Here is an example of what I would call a "complete design":

a <- c(1,1,1,1,2,2,2,2,3,3,3,3)

b <- c(1,2,1,2,1,2,1,2,1,2,1,2)

c <- c(1,1,2,2,1,1,2,2,1,1,2,2)

It is a complete design because: For all levels of all vectors there are (at the same position) all levels of all other vectors the same number of times.

Here is 2 examples of "incomplete design": (In the two following examples a and b match but c does not match a neither with b)

example 1:

a <- c(1,1,1,1,2,2,2,2,3,3,3,3)

b <- c(1,2,1,2,1,2,1,2,1,2,1,2)

c <- c(1,2,3,1,2,3,1,2,3,1,2,3)

example 2:

a <- c(1,1,1,1,2,2,2,2,3,3,3,3)

b <- c(1,2,1,2,1,2,1,2,1,2,1,2)

c <- c(1,2,3,4,5,1,2,3,4,5,1,2)

Hope I am clear. The whole idea is that I have a data set and this data set is explained by the factors a,b,c,d,e,etc... And I want a function that tell me wether I'm testing a complete or an incomplete design before running an aov() on it.

Thanks a lot !

The question to ask in the function I want to create is something like: when a equal a given level (let's say 2 for example). We look at b[which(a==2)] and check whether all levels of b are contained in b[which(a==2)] and also check if all levels of b[which(a==2)] are repeated the same number of times.

Upvotes: 1

Views: 130

Answers (2)

hadley
hadley

Reputation: 103938

There's a very simple way to do this using plyr's id() function:

library(plyr)
a <- c(1,1,1,1,2,2,2,2,3,3,3,3)
b <- c(1,2,1,2,1,2,1,2,1,2,1,2)
c <- c(1,1,2,2,1,1,2,2,1,1,2,2)

ids <- id(data.frame(a, b, c))
attr(ids, "n") == length(unique(ids))
# [1] TRUE

d <- c(1,1,2,2,1,1,2,2,1,1,2,3)
ids <- id(data.frame(a, b, d))
attr(ids, "n") == length(unique(ids))
# [1] FALSE

id() works by assigning a unique id to each row in the input, in such a way that there's room for all possible combinations. The output contains an attribute, n, which gives the total possible number of combinations.

Upvotes: 4

A5C1D2H2I1M1N2O1R2T1
A5C1D2H2I1M1N2O1R2T1

Reputation: 193667

If I understand correctly, you might be able to use interaction in some way as a first-cut in deciding whether your data are complete.
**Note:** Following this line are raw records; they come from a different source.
### src/design/dsa_pkg.sv
// constants for the dual-slope converter control block
//
// Contract
// - Writing one to the run bit clears the converter state and starts a new conversion.
// - The result is a 13-bit magnitude count plus a separate polarity sign bit.
// - The readout-invalid bit reads one when the count just read is not valid, zero when valid.
// - At the end of reverse integration the done flag sets and an interrupt is requested if enabled.
// - The done interrupt enable bit blocks the request at zero and allows it at one.
// - The done flag sets regardless of the enable and clears as a side effect of being read.
// - Reset or switch-off may spuriously set the done flag, so software reads it then to clear it.
// - The resolution select picks full scale and time: code 00 longest, each higher code halves; code 11 here gives 820 counts, not 819.
// - The ground drive field selects external ground at 00, or internal drive x1, x2, x4.
package dsa_pkg;
  localparam logic [7:0] DONE_FLAG_ADDR  = 8'hc4;
  localparam logic [7:0] IRQ_EN_ADDR     = 8'hc8;
  localparam logic [7:0] GND_REF_ADDR    = 8'hf0;
  localparam logic [7:0] RES_SEL_ADDR    = 8'hf3;
  localparam logic [7:0] IN_MODE_ADDR    = 8'hf4;
  localparam logic [7:0] AIN_EN_ADDR     = 8'hf5;
  localparam logic [7:0] RUN_CTRL_ADDR   = 8'hf6;
  localparam logic [7:0] CNT0_ADDR       = 8'hf7;
  localparam logic [7:0] CNT1_ADDR       = 8'hf8;
  localparam logic [7:0] CNT2_ADDR       = 8'hf9;
  localparam logic [7:0] CNT3_ADDR       = 8'hfa;
  localparam logic [7:0] INVALID_ADDR    = 8'hfb;
  localparam int         DONE_FLAG_BIT   = 0;
  localparam int         IRQ_EN_BIT      = 2;
  localparam int         RUN_BIT         = 3;
  localparam int         AIN4_BIT        = 0;
  localparam int         SIGN_BIT        = 1;
  localparam int         COUNT_W         = 13;
  localparam logic [3:0] NIBBLE_RESET    = 4'h0;
  localparam logic [12:0] FULL_SCALE_MAX = 13'h1998; // 6552 counts
  localparam logic [12:0] FULL_SCALE_MIN = 13'h0334; // 820 counts
  localparam int         RAMP_MULT       = 2;   // reference phase vs full scale
  localparam int         STEP_DIV        = 8;   // clocks per count step
  typedef enum logic [1:0] {
    DSA_IDLE,
    DSA_FORWARD,
    DSA_REVERSE
  } dsa_state_t;
endpackage

### src/design/dsa_step_div.sv
// divider producing the count step enable
`timescale 1ns/10ps
module dsa_step_div #(
  parameter int DIV = dsa_pkg::STEP_DIV
) (
  input  wire logic ref_clk_i,
  input  wire logic reset_i,
  input  wire logic clear_i,
  output logic      step_o
);
  localparam int W = (DIV > 1) ? $clog2(DIV) : 1;
  logic [W-1:0] cnt;
  logic [W-1:0] next_cnt;
  logic         next_step;

  always_comb begin
    next_step = 1'b0;
    next_cnt  = cnt + 1'b1;
    if (clear_i) begin
      next_cnt = '0;
    end else if (cnt == W'(DIV - 1)) begin
      next_cnt  = '0;
      next_step = 1'b1;
    end
  end

  always_ff @(posedge ref_clk_i or posedge reset_i) begin
    if (reset_i) begin
      cnt    <= '0;
      step_o <= 1'b0;
    end else begin
      cnt    <= next_cnt;
      step_o <= next_step;
    end
  end
endmodule
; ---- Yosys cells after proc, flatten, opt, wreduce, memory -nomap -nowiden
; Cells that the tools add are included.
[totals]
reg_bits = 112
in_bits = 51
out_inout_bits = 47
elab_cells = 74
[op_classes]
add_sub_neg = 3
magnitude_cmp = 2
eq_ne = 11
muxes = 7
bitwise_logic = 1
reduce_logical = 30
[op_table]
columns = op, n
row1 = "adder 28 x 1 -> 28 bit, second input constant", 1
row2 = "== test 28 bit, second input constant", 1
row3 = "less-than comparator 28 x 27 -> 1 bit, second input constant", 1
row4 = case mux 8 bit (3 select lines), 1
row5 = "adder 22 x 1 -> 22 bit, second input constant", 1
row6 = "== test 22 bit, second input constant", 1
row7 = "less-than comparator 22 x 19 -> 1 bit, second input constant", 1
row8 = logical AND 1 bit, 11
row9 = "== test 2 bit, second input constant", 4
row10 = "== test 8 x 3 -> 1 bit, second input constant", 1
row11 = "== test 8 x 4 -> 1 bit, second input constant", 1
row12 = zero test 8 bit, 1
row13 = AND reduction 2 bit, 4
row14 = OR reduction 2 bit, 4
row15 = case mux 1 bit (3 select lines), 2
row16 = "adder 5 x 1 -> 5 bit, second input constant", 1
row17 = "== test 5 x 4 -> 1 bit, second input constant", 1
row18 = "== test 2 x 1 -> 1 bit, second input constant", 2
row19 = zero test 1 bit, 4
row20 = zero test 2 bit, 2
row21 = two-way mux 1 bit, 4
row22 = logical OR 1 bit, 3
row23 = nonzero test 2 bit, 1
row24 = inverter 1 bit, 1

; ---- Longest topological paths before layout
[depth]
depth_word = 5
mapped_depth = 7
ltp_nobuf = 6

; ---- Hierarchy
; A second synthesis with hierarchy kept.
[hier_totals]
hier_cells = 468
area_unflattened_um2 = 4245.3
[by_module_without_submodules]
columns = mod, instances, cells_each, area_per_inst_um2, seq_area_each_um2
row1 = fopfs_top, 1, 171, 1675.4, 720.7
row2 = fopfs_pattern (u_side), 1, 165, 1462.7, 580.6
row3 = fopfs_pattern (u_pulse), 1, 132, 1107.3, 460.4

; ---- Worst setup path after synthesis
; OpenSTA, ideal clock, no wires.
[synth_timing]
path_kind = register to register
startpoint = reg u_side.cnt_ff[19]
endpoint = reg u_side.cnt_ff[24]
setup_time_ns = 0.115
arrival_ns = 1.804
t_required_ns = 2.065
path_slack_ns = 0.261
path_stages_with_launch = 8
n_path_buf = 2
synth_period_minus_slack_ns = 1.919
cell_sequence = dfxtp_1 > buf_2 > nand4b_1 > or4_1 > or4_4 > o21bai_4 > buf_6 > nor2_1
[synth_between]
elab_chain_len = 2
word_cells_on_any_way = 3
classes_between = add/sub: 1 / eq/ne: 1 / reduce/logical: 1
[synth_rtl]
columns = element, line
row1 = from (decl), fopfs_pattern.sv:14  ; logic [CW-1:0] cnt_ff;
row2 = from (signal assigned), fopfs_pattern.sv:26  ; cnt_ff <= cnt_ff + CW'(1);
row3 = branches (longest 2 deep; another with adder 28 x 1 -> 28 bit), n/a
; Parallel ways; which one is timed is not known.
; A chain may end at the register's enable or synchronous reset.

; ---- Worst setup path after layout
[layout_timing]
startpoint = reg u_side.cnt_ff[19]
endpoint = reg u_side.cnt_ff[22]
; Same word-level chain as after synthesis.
Looking at your examples, it seems like there should always be one unique combination (not 2, not 0) of all the unique levels within each vector. So, for the first set you show:

> all(table(interaction(a, b, c)) == 1)
[1] TRUE

And, for the other two examples, if you did the same, you would get FALSE as the result.


Another option would be to assume that we can treat variable a as a grouping variable, and put all the vectors into a data.frame like this:

df1 <- data.frame(a = c(1,1,1,1,2,2,2,2,3,3,3,3),
                  b = c(1,2,1,2,1,2,1,2,1,2,1,2),
                  c = c(1,1,2,2,1,1,2,2,1,1,2,2))

Once we have done that, we can split that data.frame as follows:

DF1 <- split(df1[-1], df1[1])

Then, we can write a little function to check to see that each part of the split is equal. We'll cheat a little bit and use merge, but there must be more robust ways to do this. The idea is that if we use merge on inputs that are identical, it should just end up a single data.frame that is the same as all the input data.frames.

Here's a (not so robust--not extensively tested) function that can be used as a starting point.

myFun <- function(myList) {
  all.equal(Reduce(function(x, y) 
    merge(x, y, all = TRUE, sort = FALSE), myList),
            myList[[1]], check.attributes = FALSE)
}

Applied to DF1, it gives us TRUE, but try the following:

df2 <- data.frame(a = c(1,1,1,1,2,2,2,2,3,3,3,3),
                  b = c(1,2,1,2,1,2,1,2,1,2,1,2),
                  c = c(1,2,3,1,2,3,1,2,3,1,2,3))
df3 <- data.frame(a = c(1,1,1,1,2,2,2,2,3,3,3,3),
                  b = c(1,2,1,2,1,2,1,2,1,2,1,2),
                  c = c(1,2,3,4,5,1,2,3,4,5,1,2))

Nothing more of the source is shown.